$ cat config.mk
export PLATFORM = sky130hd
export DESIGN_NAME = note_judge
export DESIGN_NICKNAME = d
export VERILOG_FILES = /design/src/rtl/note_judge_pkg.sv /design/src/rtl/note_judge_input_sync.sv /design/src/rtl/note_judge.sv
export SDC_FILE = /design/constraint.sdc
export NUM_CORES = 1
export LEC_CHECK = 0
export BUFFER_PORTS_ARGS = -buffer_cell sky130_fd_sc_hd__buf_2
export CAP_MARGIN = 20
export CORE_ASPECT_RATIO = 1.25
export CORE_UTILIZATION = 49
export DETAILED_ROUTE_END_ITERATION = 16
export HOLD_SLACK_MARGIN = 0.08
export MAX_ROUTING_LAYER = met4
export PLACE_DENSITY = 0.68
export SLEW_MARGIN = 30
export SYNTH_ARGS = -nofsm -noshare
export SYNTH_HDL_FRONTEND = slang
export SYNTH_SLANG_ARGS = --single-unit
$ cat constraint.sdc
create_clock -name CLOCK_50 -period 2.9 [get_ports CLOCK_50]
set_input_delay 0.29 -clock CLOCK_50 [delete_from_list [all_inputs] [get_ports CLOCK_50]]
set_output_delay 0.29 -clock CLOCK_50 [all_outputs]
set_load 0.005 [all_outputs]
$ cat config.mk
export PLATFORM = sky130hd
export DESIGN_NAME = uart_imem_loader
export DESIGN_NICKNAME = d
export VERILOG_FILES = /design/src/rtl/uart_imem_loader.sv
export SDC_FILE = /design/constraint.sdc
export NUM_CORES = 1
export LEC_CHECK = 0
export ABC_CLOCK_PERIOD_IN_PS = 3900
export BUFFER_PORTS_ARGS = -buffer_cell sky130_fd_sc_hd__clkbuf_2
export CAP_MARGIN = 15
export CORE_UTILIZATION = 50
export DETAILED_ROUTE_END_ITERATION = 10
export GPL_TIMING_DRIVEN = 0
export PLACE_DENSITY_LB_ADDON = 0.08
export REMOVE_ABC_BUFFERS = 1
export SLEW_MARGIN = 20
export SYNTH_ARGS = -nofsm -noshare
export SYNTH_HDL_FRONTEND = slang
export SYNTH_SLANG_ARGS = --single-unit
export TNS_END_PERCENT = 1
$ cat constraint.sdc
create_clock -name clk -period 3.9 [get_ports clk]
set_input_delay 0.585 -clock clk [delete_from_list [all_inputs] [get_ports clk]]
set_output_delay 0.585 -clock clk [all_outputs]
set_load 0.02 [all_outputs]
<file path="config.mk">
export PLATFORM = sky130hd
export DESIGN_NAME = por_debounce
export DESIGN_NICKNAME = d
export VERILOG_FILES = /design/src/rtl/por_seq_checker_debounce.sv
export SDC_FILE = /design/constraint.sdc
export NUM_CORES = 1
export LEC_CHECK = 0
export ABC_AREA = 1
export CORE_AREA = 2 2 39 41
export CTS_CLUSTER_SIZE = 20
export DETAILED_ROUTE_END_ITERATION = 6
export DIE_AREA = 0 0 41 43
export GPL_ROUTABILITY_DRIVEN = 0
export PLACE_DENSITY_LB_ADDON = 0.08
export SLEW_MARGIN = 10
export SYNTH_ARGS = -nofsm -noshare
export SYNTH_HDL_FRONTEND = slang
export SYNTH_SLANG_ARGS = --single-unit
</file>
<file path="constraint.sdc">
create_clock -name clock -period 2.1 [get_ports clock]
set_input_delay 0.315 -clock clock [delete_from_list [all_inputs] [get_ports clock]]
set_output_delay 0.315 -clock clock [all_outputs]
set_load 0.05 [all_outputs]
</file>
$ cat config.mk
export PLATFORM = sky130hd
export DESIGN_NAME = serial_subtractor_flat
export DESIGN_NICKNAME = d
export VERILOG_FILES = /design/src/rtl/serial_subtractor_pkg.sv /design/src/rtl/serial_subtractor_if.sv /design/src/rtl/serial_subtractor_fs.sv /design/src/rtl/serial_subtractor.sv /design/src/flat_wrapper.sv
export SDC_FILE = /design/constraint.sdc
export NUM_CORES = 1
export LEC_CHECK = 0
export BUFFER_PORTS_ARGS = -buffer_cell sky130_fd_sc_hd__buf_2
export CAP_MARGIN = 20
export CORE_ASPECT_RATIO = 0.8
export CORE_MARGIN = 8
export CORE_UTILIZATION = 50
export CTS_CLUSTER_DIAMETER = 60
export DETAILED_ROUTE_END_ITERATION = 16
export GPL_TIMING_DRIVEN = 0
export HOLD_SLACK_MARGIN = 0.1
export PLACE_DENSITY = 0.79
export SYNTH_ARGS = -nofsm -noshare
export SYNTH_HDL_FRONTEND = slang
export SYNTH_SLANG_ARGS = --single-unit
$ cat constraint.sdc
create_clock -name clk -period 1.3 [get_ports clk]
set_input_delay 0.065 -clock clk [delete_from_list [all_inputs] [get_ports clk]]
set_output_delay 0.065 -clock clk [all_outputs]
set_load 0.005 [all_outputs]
++++
» Work task
The full listing needs to be transcribed exactly.

» Solution
$ cat config.mk
export PLATFORM = sky130hd
export DESIGN_NAME = note_judge
export DESIGN_NICKNAME = d
export VERILOG_FILES = /design/src/rtl/note_judge_pkg.sv /design/src/rtl/note_judge_input_sync.sv /design/src/rtl/note_judge.sv
export SDC_FILE = /design/constraint.sdc
export NUM_CORES = 1
export LEC_CHECK = 0
export BUFFER_PORTS_ARGS = -buffer_cell sky130_fd_sc_hd__buf_2
export CAP_MARGIN = 20
export CORE_ASPECT_RATIO = 1.25
export CORE_UTILIZATION = 49
export DETAILED_ROUTE_END_ITERATION = 16
export HOLD_SLACK_MARGIN = 0.08
export MAX_ROUTING_LAYER = met4
export PLACE_DENSITY = 0.68
export SLEW_MARGIN = 30
export SYNTH_ARGS = -nofsm -noshare
export SYNTH_HDL_FRONTEND = slang
export SYNTH_SLANG_ARGS = --single-unit
$ cat constraint.sdc
create_clock -name CLOCK_50 -period 2.9 [get_ports CLOCK_50]
set_input_delay 0.29 -clock CLOCK_50 [delete_from_list [all_inputs] [get_ports CLOCK_50]]
set_output_delay 0.29 -clock CLOCK_50 [all_outputs]
set_load 0.005 [all_outputs]
$ cat config.mk
export PLATFORM = sky130hd
export DESIGN_NAME = uart_imem_loader
export DESIGN_NICKNAME = d
export VERILOG_FILES = /design/src/rtl/uart_imem_loader.sv
export SDC_FILE = /design/constraint.sdc
export NUM_CORES = 1
export LEC_CHECK = 0
export ABC_CLOCK_PERIOD_IN_PS = 3900
export BUFFER_PORTS_ARGS = -buffer_cell sky130_fd_sc_hd__clkbuf_2
export CAP_MARGIN = 15
export CORE_UTILIZATION = 50
export DETAILED_ROUTE_END_ITERATION = 10
export GPL_TIMING_DRIVEN = 0
export PLACE_DENSITY_LB_ADDON = 0.08
export REMOVE_ABC_BUFFERS = 1
export SLEW_MARGIN = 20
export SYNTH_ARGS = -nofsm -noshare
export SYNTH_HDL_FRONTEND = slang
export SYNTH_SLANG_ARGS = --single-unit
export TNS_END_PERCENT = 1
$ cat constraint.sdc
create_clock -name clk -period 3.9 [get_ports clk]
set_input_delay 0.585 -clock clk [delete_from_list [all_inputs] [get_ports clk]]
set_output_delay 0.585 -clock clk [all_outputs]
set_load 0.02 [all_outputs]
<file path="config.mk">
export PLATFORM = sky130hd
export DESIGN_NAME = por_debounce
export DESIGN_NICKNAME = d
export VERILOG_FILES = /design/src/rtl/por_seq_checker_debounce.sv
export SDC_FILE = /design/constraint.sdc
export NUM_CORES = 1
export LEC_CHECK = 0
export ABC_AREA = 1
export CORE_AREA = 2 2 39 41
export CTS_CLUSTER_SIZE = 20
export DETAILED_ROUTE_END_ITERATION = 6
export DIE_AREA = 0 0 41 43
export GPL_ROUTABILITY_DRIVEN = 0
export PLACE_DENSITY_LB_ADDON = 0.08
export SLEW_MARGIN = 10
export SYNTH_ARGS = -nofsm -noshare
export SYNTH_HDL_FRONTEND = slang
export SYNTH_SLANG_ARGS = --single-unit
</file>
<file path="constraint.sdc">
create_clock -name clock -period 2.1 [get_ports clock]
set_input_delay 0.315 -clock clock [delete_from_list [all_inputs] [get_ports clock]]
set_output_delay 0.315 -clock clock [all_outputs]
set_load 0.05 [all_outputs]
</file>
$ cat config.mk
export PLATFORM = sky130hd
export DESIGN_NAME = serial_subtractor_flat
export DESIGN_NICKNAME = d
export VERILOG_FILES = /design/src/rtl/serial_subtractor_pkg.sv /design/src/rtl/serial_subtractor_if.sv /design/src/rtl/serial_subtractor_fs.sv /design/src/rtl/serial_subtractor.sv /design/src/flat_wrapper.sv
export SDC_FILE = /design/constraint.sdc
export NUM_CORES = 1
export LEC_CHECK = 0
export BUFFER_PORTS_ARGS = -buffer_cell sky130_fd_sc_hd__buf_2
export CAP_MARGIN = 20
export CORE_ASPECT_RATIO = 0.8
export CORE_MARGIN = 8
export CORE_UTILIZATION = 50
export CTS_CLUSTER_DIAMETER = 60
export DETAILED_ROUTE_END_ITERATION = 16
export GPL_TIMING_DRIVEN = 0
export HOLD_SLACK_MARGIN = 0.1
export PLACE_DENSITY = 0.79
export SYNTH_ARGS = -nofsm -noshare
export SYNTH_HDL_FRONTEND = slang
export SYNTH_SLANG_ARGS = --single-unit
$ cat constraint.sdc
create_clock -name clk -period 1.3 [get_ports clk]
set_input_delay 0.065 -clock clk [delete_from_list [all_inputs] [get_ports clk]]
set_output_delay 0.065 -clock clk [all_outputs]
set_load 0.005 [all_outputs]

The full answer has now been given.